Dit criterium mist tegenwoordig evenwel steeds meer onderscheidend vermogen. Immers ook in het geval van een overeenkomst van opdracht heeft de opdrachtgever de mogelijkheid om aan een opdrachtnemer instructies te geven. Steeds meer werknemers werken met een grote mate van zelfstandigheid bij het uitoefenen van hun functietaken. Veel zelfstandigen zijn bovendien schijnzelfstandig. In veel situaties zijn ze niet echt economisch onafhankelijk. In sommige gevallen zijn ze zelfs voor hun levensonderhoud aangewezen op n opdrachtgever en hebben ze geen arbeidsongeschiktheidsverzekering afgesloten.
Volgens de rechtspraak van de Hoge Raad dient voor de vraag of sprake is van een arbeidsovereenkomst te worden gekeken naar alle omstandigheden van het geval. Van oudsher werd daarbij een grote rol toegekend aan de bedoeling van partijen bij het aangaan van de overeenkomst. Door een uitspraak van de Hoge Raad van 6 november 2020 (ECLI:NL:HR:2020:1746) is voor de beoordeling van de vraag of sprake is van een arbeidsovereenkomst de partijbedoeling minder relevant geworden. Volgens de Hoge Raad dient door uitleg van de overeenkomst te worden beoordeeld welke rechten en plichten partijen zijn overeengekomen. Vervolgens dient aan de hand van de feitelijke uitleg van de overeenkomst te worden vastgesteld of is voldaan aan de vereisten van een arbeidsovereenkomst. Daarbij zijn de elementen arbeid, loon en een gezagsverhouding van belang.
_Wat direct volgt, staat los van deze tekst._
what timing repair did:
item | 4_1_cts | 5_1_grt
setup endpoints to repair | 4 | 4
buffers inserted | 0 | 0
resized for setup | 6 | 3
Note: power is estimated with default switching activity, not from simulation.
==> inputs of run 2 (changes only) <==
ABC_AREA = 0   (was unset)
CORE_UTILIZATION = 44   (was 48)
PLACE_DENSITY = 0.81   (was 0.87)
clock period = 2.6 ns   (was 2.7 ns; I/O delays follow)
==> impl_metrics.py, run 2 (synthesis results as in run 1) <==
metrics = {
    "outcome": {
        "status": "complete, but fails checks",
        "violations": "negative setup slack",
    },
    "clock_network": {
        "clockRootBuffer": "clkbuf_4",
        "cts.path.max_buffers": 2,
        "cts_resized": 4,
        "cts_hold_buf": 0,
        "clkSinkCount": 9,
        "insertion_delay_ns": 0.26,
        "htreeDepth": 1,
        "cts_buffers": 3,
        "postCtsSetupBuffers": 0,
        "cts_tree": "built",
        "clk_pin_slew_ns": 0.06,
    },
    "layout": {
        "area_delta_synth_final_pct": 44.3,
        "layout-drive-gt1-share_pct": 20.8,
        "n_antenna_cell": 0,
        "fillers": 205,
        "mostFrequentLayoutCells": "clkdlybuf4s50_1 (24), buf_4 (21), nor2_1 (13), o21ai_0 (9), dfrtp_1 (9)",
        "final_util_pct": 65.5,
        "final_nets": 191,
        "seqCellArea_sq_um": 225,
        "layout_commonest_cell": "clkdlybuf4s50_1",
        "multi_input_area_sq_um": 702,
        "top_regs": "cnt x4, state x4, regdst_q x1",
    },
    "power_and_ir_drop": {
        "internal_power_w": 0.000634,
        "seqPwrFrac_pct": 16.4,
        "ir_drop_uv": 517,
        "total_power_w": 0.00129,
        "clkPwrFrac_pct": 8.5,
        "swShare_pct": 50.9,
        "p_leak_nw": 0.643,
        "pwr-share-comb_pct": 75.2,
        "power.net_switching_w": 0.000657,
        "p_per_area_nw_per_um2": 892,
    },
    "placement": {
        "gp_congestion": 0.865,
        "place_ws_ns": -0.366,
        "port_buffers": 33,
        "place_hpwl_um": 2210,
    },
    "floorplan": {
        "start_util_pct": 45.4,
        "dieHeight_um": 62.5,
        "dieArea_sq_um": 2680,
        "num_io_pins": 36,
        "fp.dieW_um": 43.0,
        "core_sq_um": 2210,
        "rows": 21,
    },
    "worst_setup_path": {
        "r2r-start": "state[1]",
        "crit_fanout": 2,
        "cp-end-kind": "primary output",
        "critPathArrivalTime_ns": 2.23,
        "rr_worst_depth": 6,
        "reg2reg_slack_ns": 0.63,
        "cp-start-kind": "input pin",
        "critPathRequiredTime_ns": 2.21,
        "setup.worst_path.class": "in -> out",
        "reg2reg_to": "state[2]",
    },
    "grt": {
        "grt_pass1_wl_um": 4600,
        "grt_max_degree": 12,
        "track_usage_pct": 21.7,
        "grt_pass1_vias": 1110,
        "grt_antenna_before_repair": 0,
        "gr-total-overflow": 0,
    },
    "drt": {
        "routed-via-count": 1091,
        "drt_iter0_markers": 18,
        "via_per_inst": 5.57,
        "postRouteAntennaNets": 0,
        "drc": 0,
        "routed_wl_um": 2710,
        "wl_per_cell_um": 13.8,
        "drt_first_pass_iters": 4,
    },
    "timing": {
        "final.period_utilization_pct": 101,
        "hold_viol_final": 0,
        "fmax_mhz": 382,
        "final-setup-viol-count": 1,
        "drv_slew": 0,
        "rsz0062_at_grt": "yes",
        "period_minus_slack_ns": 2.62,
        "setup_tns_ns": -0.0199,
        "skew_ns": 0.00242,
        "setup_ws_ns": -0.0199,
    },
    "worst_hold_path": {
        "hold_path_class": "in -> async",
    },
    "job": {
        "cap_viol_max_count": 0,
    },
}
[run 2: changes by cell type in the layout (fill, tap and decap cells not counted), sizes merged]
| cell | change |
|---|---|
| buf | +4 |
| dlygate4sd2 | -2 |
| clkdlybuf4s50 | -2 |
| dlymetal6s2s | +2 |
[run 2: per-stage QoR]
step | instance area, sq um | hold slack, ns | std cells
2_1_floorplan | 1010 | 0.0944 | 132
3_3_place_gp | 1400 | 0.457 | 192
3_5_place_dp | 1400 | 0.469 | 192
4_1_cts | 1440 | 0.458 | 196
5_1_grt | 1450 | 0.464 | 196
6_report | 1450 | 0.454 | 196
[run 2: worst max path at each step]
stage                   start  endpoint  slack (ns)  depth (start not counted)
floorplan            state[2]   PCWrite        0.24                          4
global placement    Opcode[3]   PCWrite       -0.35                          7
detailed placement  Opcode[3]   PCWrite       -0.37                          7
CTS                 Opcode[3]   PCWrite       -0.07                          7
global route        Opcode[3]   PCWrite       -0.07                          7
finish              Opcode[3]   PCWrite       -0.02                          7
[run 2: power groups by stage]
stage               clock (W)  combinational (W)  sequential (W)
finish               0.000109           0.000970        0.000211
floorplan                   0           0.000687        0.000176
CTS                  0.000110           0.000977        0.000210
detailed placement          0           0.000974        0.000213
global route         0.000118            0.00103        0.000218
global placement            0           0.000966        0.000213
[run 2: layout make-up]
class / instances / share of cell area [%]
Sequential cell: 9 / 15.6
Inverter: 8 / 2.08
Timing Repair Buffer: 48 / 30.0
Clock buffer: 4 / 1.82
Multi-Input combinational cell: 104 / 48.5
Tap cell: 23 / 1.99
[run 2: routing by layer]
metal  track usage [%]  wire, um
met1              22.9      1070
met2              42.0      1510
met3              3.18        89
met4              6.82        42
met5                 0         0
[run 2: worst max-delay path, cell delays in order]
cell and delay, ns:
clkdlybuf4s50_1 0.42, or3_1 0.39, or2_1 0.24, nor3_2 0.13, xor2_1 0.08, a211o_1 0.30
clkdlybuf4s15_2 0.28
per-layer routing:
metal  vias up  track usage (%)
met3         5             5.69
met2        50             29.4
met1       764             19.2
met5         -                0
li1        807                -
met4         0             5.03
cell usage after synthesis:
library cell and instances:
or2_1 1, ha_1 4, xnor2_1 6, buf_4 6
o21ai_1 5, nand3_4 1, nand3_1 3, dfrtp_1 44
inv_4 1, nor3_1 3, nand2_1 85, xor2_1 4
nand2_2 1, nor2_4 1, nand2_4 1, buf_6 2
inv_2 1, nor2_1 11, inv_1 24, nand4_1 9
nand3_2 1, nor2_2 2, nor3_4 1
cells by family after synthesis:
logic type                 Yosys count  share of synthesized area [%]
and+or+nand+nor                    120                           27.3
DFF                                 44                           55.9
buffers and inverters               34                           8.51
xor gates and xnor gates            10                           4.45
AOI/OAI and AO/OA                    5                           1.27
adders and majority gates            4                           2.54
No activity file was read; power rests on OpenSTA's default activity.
### config.mk
export PLATFORM = sky130hd
export DESIGN_NAME = pc_fetch_sequencer
export DESIGN_NICKNAME = d
export VERILOG_FILES = /design/src/rtl/pc_fetch_sequencer.sv
export SDC_FILE = /design/constraint.sdc
export NUM_CORES = 1
export LEC_CHECK = 0
export ABC_AREA = 1
export ABC_CLOCK_PERIOD_IN_PS = 6200
export BUFFER_PORTS_ARGS = -buffer_cell sky130_fd_sc_hd__buf_2
export CAP_MARGIN = 10
export CORE_UTILIZATION = 51
export DETAILED_ROUTE_END_ITERATION = 12
export GPL_TIMING_DRIVEN = 0
export PLACE_DENSITY_LB_ADDON = 0.08
export SYNTH_ARGS = -nofsm -noshare
export SYNTH_HDL_FRONTEND = slang
export SYNTH_SLANG_ARGS = --single-unit
### constraint.sdc
create_clock -name clk -period 6.2 [get_ports clk]
set_clock_uncertainty 0.15 [all_clocks]
set_input_delay 1.86 -clock clk [delete_from_list [all_inputs] [get_ports clk]]
set_output_delay 1.86 -clock clk [all_outputs]
set_load 0.02 [all_outputs]
**config.mk**
```make
export PLATFORM = sky130hd
export DESIGN_NAME = alu_seq
export DESIGN_NICKNAME = d
export VERILOG_FILES = /design/src/rtl/alu_seq.sv
export SDC_FILE = /design/constraint.sdc
export NUM_CORES = 1
export LEC_CHECK = 0
export CAP_MARGIN = 20
export CORE_MARGIN = 4
export CORE_UTILIZATION = 49
export CTS_CLUSTER_DIAMETER = 50
export DETAILED_ROUTE_END_ITERATION = 8
export PLACE_DENSITY = 0.79
export SLEW_MARGIN = 20
export SYNTH_ARGS = -nofsm -noshare
export SYNTH_HDL_FRONTEND = slang
export SYNTH_SLANG_ARGS = --single-unit
```
**constraint.sdc**
```tcl
create_clock -name clk -period 2.4 [get_ports clk]
set_input_delay 0.48 -clock clk [delete_from_list [all_inputs] [get_ports clk]]
set_output_delay 0.48 -clock clk [all_outputs]
set_load 0.005 [all_outputs]
```
**src/rtl/ifid_if.sv**
```systemverilog
// ifid_if: fetch/decode handshake bundle around the IF/ID queue.
//   Fetch side : in_valid, in_ready, in_pcp4, in_ins
//   Control    : flush (branch redirect), stall (decode back-pressure)
//   Decode side: out_valid, out_pcp4, out_ins, the split instruction fields,
//                im_sext, the format class fmt and the occupancy count.
// slave  = the queue itself; master = the fetch/decode environment.
interface ifid_if #(
    parameter int DATA_W = 32,
    parameter int DEPTH  = 4,
    parameter int PTR_W  = $clog2(DEPTH)
);
    logic              in_valid;
    logic              in_ready;
    logic [DATA_W-1:0] in_pcp4;
    logic [DATA_W-1:0] in_ins;
    logic              flush;
    logic              stall;
    logic              out_valid;
    logic [DATA_W-1:0] out_pcp4;
    logic [DATA_W-1:0] out_ins;
    logic [5:0]        op;
    logic [4:0]        rs_fmt;
    logic [4:0]        rt_ft;
    logic [4:0]        rd_fs;
    logic [4:0]        sh_fd;
    logic [5:0]        fun;
    logic [15:0]       im;
    logic [DATA_W-1:0] im_sext;
    logic [25:0]       ad;
    logic [2:0]        fmt;
    logic [PTR_W:0]    count;

    modport slave (
        input  in_valid, in_pcp4, in_ins, flush, stall,
        output in_ready, out_valid, out_pcp4, out_ins, op, rs_fmt, rt_ft,
               rd_fs, sh_fd, fun, im, im_sext, ad, fmt, count
    );

    modport master (
        output in_valid, in_pcp4, in_ins, flush, stall,
        input  in_ready, out_valid, out_pcp4, out_ins, op, rs_fmt, rt_ft,
               rd_fs, sh_fd, fun, im, im_sext, ad, fmt, count
    );
endinterface

```
**src/rtl/ifid_queue.sv**
```systemverilog
// ifid_queue: DEPTH-entry FIFO of {pc+4, instruction} pairs between fetch and
// decode. The head entry is presented already split into MIPS R/I/J/FR/FI
// fields with a format class and a sign-extended immediate.
//   clk, rst_n : clock (rising edge) and asynchronous active-low reset
//   bus        : ifid_if.slave -- fetch handshake, flush/stall controls,
//                decoded head entry and occupancy count
// When the queue is empty the head is forced to zero so decode sees a NOP.
module ifid_queue #(
    parameter int         DATA_W = 32,
    parameter int         DEPTH  = 4,
    parameter logic [5:0] FP_OP  = 6'b010001
) (
    input  logic  clk,
    input  logic  rst_n,
    ifid_if.slave bus
);
    localparam int PTR_W = $clog2(DEPTH);
    localparam logic [PTR_W:0] FULL_CNT = (PTR_W+1)'(DEPTH);

    localparam logic [2:0] FMT_R  = 3'd0;
    localparam logic [2:0] FMT_I  = 3'd1;
    localparam logic [2:0] FMT_J  = 3'd2;
    localparam logic [2:0] FMT_FR = 3'd3;
    localparam logic [2:0] FMT_FI = 3'd4;

    // Format class from opcode; COP1 splits on the fmt field (16/17 = S/D arithmetic).
    function automatic logic [2:0] classify(input logic [5:0] op_v, input logic [4:0] rs_v);
        logic [2:0] f;
        f = FMT_I;
        case (op_v)
            6'd0:       f = FMT_R;
            6'd2, 6'd3: f = FMT_J;
            default: begin
                if (op_v == FP_OP) begin
                    if (rs_v == 5'd16 || rs_v == 5'd17) f = FMT_FR;
                    else                                f = FMT_FI;
                end else begin
                    f = FMT_I;
                end
            end
        endcase
        return f;
    endfunction

    logic [DATA_W-1:0] pcp4_mem_q [DEPTH];
    logic [DATA_W-1:0] ins_mem_q  [DEPTH];
    logic [PTR_W-1:0]  wr_ptr_q, wr_ptr_d;
    logic [PTR_W-1:0]  rd_ptr_q, rd_ptr_d;
    logic [PTR_W:0]    count_q,  count_d;

    logic              valid_s;
    logic              full_s;
    logic              in_ready_s;
    logic              push_s;
    logic              pop_s;
    logic [DATA_W-1:0] head_ins_s;
    logic [DATA_W-1:0] head_pcp4_s;

    // Handshake qualification; a pop cannot make room for a same-cycle push.
    always_comb begin
        valid_s    = (count_q != (PTR_W+1)'(0));
        full_s     = (count_q == FULL_CNT);
        in_ready_s = rst_n && !full_s && !bus.flush;
        push_s     = bus.in_valid && in_ready_s;
        pop_s      = valid_s && !bus.stall && !bus.flush;
    end

    // Next-state for pointers and occupancy; flush overrides everything.
    always_comb begin
        wr_ptr_d = wr_ptr_q;
        rd_ptr_d = rd_ptr_q;
        count_d  = count_q;
        if (bus.flush) begin
            wr_ptr_d = PTR_W'(0);
            rd_ptr_d = PTR_W'(0);
            count_d  = (PTR_W+1)'(0);
        end else begin
            if (push_s) wr_ptr_d = wr_ptr_q + PTR_W'(1);
            else        wr_ptr_d = wr_ptr_q;
            if (pop_s)  rd_ptr_d = rd_ptr_q + PTR_W'(1);
            else        rd_ptr_d = rd_ptr_q;
            case ({push_s, pop_s})
                2'b10:   count_d = count_q + (PTR_W+1)'(1);
                2'b01:   count_d = count_q - (PTR_W+1)'(1);
                default: count_d = count_q;
            endcase
        end
    end

    // Pointer and occupancy registers.
    always_ff @(posedge clk or negedge rst_n) begin
        if (!rst_n) begin
            wr_ptr_q <= PTR_W'(0);
            rd_ptr_q <= PTR_W'(0);
            count_q  <= (PTR_W+1)'(0);
        end else begin
            wr_ptr_q <= wr_ptr_d;
            rd_ptr_q <= rd_ptr_d;
            count_q  <= count_d;
        end
    end

    // Storage array; contents are meaningless until written, so no reset.
    always_ff @(posedge clk) begin
        if (push_s) begin
            pcp4_mem_q[wr_ptr_q] <= bus.in_pcp4;
            ins_mem_q[wr_ptr_q]  <= bus.in_ins;
        end
    end

    // Head entry, zeroed into a NOP bubble when the queue is empty.
    always_comb begin
        head_ins_s  = {DATA_W{1'b0}};
        head_pcp4_s = {DATA_W{1'b0}};
        if (valid_s) begin
            head_ins_s  = ins_mem_q[rd_ptr_q];
            head_pcp4_s = pcp4_mem_q[rd_ptr_q];
        end else begin
            head_ins_s  = {DATA_W{1'b0}};
            head_pcp4_s = {DATA_W{1'b0}};
        end
    end

    assign bus.in_ready  = in_ready_s;
    assign bus.out_valid = valid_s;
    assign bus.out_pcp4  = head_pcp4_s;
    assign bus.out_ins   = head_ins_s;
    assign bus.op        = head_ins_s[31:26];
    assign bus.rs_fmt    = head_ins_s[25:21];
    assign bus.rt_ft     = head_ins_s[20:16];
    assign bus.rd_fs     = head_ins_s[15:11];
    assign bus.sh_fd     = head_ins_s[10:6];
    assign bus.fun       = head_ins_s[5:0];
    assign bus.im        = head_ins_s[15:0];
    assign bus.im_sext   = {{(DATA_W-16){head_ins_s[15]}}, head_ins_s[15:0]};
    assign bus.ad        = head_ins_s[25:0];
    assign bus.fmt       = classify(head_ins_s[31:26], head_ins_s[25:21]);
    assign bus.count     = count_q;
endmodule

```
**src/flat_wrapper.sv**
```systemverilog
// flat-port wrapper written by rule: the top's interface ports become plain ports
module ifid_queue_flat 
#(
    parameter int         DATA_W = 32,
    parameter int         DEPTH  = 4,
    parameter logic [5:0] FP_OP  = 6'b010001
)
  (clk, rst_n, bus_in_valid, bus_in_pcp4, bus_in_ins, bus_flush, bus_stall, bus_in_ready, bus_out_valid, bus_out_pcp4, bus_out_ins, bus_op, bus_rs_fmt, bus_rt_ft, bus_rd_fs, bus_sh_fd, bus_fun, bus_im, bus_im_sext, bus_ad, bus_fmt, bus_count);
  ifid_if #(.DATA_W(DATA_W), .DEPTH(DEPTH)) bus_i ();
  input  logic clk;
  input  logic rst_n;
  input wire logic [$bits(bus_i.in_valid)-1:0] bus_in_valid;
  input wire logic [$bits(bus_i.in_pcp4)-1:0] bus_in_pcp4;
  input wire logic [$bits(bus_i.in_ins)-1:0] bus_in_ins;
  input wire logic [$bits(bus_i.flush)-1:0] bus_flush;
  input wire logic [$bits(bus_i.stall)-1:0] bus_stall;
  output wire logic [$bits(bus_i.in_ready)-1:0] bus_in_ready;
  output wire logic [$bits(bus_i.out_valid)-1:0] bus_out_valid;
  output wire logic [$bits(bus_i.out_pcp4)-1:0] bus_out_pcp4;
  output wire logic [$bits(bus_i.out_ins)-1:0] bus_out_ins;
  output wire logic [$bits(bus_i.op)-1:0] bus_op;
  output wire logic [$bits(bus_i.rs_fmt)-1:0] bus_rs_fmt;
  output wire logic [$bits(bus_i.rt_ft)-1:0] bus_rt_ft;
  output wire logic [$bits(bus_i.rd_fs)-1:0] bus_rd_fs;
  output wire logic [$bits(bus_i.sh_fd)-1:0] bus_sh_fd;
  output wire logic [$bits(bus_i.fun)-1:0] bus_fun;
  output wire logic [$bits(bus_i.im)-1:0] bus_im;
  output wire logic [$bits(bus_i.im_sext)-1:0] bus_im_sext;
  output wire logic [$bits(bus_i.ad)-1:0] bus_ad;
  output wire logic [$bits(bus_i.fmt)-1:0] bus_fmt;
  output wire logic [$bits(bus_i.count)-1:0] bus_count;
  assign bus_i.in_valid = bus_in_valid;
  assign bus_i.in_pcp4 = bus_in_pcp4;
  assign bus_i.in_ins = bus_in_ins;
  assign bus_i.flush = bus_flush;
  assign bus_i.stall = bus_stall;
  assign bus_in_ready = bus_i.in_ready;
  assign bus_out_valid = bus_i.out_valid;
  assign bus_out_pcp4 = bus_i.out_pcp4;
  assign bus_out_ins = bus_i.out_ins;
  assign bus_op = bus_i.op;
  assign bus_rs_fmt = bus_i.rs_fmt;
  assign bus_rt_ft = bus_i.rt_ft;
  assign bus_rd_fs = bus_i.rd_fs;
  assign bus_sh_fd = bus_i.sh_fd;
  assign bus_fun = bus_i.fun;
  assign bus_im = bus_i.im;
  assign bus_im_sext = bus_i.im_sext;
  assign bus_ad = bus_i.ad;
  assign bus_fmt = bus_i.fmt;
  assign bus_count = bus_i.count;
  ifid_queue #(.DATA_W(DATA_W), .DEPTH(DEPTH), .FP_OP(FP_OP)) u_core (.clk(clk), .rst_n(rst_n), .bus(bus_i));
endmodule
```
Door deze uitspraak zal in geval van een overeenkomst van opdracht meer worden gelet op de feitelijke uitvoering van de overeenkomst dan voorheen. Indien gedurende zekere tijd arbeid is verricht, loon is betaald en sprake is geweest van een gezagsverhouding, is ongeacht de bedoeling van partijen sprake van een arbeidsovereenkomst.